Problem description: Lines with "buffer" in them are to be located in the listing below and copied.

Material provided:
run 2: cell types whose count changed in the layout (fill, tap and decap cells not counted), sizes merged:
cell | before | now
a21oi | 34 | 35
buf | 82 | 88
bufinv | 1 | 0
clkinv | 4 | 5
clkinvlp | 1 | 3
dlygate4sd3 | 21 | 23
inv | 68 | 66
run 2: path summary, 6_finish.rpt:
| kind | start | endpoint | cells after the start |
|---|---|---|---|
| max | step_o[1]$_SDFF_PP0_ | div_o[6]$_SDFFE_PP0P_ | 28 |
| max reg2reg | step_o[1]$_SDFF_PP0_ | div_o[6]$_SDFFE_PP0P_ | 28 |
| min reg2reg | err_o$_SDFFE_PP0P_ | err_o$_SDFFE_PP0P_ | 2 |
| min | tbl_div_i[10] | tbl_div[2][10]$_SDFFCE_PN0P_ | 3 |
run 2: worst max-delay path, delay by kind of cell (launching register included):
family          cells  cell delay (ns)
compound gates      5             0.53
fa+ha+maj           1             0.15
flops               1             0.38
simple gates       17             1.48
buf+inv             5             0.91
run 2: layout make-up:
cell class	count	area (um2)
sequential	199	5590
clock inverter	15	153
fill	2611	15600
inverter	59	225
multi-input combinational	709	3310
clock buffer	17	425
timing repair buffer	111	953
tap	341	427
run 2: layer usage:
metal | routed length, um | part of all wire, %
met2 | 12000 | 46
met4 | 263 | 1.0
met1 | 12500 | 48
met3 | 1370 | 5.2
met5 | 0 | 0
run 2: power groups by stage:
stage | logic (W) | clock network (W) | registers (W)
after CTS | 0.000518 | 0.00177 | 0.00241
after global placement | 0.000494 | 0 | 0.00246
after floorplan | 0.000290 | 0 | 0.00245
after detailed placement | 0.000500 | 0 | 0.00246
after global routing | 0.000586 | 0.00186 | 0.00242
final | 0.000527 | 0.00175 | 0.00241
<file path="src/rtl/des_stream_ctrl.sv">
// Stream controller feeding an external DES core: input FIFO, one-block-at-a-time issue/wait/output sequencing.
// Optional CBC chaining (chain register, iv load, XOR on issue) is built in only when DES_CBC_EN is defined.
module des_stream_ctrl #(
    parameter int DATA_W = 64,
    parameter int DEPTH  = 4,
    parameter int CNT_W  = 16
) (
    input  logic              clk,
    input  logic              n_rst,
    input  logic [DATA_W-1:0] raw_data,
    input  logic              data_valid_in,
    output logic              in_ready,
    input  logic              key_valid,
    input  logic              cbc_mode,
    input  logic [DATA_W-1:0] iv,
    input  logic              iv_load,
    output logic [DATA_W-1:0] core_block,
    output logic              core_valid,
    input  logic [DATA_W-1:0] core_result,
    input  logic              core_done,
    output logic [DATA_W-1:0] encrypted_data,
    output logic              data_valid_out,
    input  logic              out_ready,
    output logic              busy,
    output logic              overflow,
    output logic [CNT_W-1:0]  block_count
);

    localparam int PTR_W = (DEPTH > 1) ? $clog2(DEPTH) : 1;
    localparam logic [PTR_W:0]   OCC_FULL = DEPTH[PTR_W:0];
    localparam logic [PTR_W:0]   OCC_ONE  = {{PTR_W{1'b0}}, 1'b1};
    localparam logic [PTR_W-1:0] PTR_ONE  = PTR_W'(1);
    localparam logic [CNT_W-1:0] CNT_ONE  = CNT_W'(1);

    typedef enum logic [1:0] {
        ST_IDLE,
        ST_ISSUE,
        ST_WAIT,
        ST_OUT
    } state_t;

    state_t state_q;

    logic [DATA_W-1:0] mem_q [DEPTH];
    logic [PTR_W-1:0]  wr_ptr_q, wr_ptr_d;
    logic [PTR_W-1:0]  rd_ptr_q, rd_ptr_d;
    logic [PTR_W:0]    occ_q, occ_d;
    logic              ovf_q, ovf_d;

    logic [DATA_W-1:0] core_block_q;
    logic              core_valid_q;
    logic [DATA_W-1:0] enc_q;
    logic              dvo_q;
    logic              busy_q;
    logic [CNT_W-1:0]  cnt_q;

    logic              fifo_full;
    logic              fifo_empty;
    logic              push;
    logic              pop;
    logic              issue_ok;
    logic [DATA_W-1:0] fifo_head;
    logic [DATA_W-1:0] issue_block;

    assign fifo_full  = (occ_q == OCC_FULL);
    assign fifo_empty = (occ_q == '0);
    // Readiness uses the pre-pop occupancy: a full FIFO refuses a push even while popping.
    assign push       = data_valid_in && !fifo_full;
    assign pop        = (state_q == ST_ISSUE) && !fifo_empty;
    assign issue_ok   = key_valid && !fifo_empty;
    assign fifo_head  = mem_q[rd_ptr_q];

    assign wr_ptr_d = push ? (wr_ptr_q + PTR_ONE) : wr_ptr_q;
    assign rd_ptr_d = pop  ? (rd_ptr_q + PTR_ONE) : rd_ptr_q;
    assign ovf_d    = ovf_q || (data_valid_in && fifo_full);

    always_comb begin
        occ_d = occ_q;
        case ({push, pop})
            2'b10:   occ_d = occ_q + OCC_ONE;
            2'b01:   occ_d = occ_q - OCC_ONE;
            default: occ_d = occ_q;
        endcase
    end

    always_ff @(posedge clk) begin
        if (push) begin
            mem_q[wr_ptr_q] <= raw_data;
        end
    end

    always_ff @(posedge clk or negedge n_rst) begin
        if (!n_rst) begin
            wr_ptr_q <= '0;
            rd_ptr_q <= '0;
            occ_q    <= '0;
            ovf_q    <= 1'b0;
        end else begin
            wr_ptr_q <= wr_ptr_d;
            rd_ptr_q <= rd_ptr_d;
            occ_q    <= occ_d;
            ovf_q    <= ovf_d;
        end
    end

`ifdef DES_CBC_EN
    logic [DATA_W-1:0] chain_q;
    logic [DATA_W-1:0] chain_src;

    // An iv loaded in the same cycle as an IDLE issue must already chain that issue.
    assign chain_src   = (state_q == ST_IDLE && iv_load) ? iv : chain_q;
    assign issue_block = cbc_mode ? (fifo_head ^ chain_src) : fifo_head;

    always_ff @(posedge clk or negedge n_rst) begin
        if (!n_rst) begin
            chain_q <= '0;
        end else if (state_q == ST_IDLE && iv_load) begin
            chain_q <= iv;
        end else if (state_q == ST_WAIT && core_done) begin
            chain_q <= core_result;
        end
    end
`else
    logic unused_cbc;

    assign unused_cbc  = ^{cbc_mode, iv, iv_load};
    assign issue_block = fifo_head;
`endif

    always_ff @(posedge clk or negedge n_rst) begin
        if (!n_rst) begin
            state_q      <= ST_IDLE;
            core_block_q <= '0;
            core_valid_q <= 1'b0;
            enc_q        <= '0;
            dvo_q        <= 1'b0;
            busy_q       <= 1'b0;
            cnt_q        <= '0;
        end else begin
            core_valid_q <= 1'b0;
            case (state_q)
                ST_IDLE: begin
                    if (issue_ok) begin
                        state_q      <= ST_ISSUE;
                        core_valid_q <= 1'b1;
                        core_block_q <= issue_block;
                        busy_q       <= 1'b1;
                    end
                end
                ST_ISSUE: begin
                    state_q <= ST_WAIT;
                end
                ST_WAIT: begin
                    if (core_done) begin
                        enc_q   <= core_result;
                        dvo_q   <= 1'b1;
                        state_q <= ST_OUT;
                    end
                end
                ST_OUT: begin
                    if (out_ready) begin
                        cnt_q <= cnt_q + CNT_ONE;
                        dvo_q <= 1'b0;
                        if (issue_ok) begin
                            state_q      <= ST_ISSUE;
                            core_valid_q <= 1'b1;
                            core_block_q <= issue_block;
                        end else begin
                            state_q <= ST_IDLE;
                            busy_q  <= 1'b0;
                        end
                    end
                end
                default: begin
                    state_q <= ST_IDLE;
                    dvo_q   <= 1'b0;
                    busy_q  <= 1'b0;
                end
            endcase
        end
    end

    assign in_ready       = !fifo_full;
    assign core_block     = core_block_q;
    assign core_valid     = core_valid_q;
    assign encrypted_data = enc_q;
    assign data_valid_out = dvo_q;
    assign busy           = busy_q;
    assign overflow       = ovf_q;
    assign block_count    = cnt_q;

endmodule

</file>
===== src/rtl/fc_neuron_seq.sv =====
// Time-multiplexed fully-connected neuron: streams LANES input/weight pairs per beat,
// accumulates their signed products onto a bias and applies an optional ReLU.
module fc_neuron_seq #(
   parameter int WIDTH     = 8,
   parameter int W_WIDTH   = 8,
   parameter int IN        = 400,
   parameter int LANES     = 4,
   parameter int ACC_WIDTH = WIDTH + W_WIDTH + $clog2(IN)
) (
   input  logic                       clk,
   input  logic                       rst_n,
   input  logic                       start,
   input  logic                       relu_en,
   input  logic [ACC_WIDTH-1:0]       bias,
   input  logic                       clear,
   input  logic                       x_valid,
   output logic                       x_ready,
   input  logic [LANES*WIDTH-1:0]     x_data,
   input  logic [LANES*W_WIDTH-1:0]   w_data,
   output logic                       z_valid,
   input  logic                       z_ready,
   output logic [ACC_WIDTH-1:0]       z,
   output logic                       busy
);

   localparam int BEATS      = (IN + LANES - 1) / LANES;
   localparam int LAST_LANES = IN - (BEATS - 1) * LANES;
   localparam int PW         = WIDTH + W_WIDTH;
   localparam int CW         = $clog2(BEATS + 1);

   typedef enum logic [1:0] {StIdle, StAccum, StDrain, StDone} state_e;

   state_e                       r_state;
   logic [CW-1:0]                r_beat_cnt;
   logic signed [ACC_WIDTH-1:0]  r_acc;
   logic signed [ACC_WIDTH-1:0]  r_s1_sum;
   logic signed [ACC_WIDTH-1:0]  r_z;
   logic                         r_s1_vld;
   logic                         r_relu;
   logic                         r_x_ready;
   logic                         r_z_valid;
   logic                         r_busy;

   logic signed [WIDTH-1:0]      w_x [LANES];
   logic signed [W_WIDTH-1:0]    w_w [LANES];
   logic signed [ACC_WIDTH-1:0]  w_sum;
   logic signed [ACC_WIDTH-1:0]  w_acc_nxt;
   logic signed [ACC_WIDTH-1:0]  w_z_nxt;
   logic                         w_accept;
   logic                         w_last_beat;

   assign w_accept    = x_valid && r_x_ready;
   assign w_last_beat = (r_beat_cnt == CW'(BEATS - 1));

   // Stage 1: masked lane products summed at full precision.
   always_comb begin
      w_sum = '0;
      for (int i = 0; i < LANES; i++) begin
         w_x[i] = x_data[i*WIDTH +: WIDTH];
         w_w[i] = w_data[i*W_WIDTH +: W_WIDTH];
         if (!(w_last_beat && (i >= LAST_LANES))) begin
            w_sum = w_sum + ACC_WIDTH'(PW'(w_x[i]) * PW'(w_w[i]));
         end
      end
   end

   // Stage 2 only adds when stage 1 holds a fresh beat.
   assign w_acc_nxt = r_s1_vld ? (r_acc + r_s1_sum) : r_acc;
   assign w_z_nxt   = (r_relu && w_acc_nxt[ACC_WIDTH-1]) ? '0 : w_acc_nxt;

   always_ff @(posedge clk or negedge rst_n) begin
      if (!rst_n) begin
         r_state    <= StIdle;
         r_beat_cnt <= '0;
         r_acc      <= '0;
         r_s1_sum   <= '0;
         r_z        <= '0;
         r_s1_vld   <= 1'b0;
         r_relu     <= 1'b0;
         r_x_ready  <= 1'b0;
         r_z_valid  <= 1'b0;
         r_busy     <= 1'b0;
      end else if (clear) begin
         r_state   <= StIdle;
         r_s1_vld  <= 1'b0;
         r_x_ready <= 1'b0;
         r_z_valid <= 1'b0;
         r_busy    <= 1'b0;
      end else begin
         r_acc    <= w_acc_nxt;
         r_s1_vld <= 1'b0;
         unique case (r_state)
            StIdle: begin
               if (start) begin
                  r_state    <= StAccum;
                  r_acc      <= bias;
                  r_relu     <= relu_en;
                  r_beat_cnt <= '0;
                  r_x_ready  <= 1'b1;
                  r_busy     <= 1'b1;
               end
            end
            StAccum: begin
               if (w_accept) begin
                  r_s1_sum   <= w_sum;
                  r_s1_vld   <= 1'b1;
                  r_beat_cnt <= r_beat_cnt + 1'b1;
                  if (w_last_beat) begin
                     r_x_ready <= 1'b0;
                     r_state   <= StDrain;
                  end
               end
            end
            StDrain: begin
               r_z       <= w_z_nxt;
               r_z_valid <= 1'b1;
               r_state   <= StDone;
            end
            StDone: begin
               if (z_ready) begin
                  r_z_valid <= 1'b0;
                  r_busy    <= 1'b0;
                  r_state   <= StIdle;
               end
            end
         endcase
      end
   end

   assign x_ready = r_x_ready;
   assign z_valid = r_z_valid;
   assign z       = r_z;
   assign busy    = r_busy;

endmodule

Result for this exercise:
clock buffer	17	425
timing repair buffer	111	953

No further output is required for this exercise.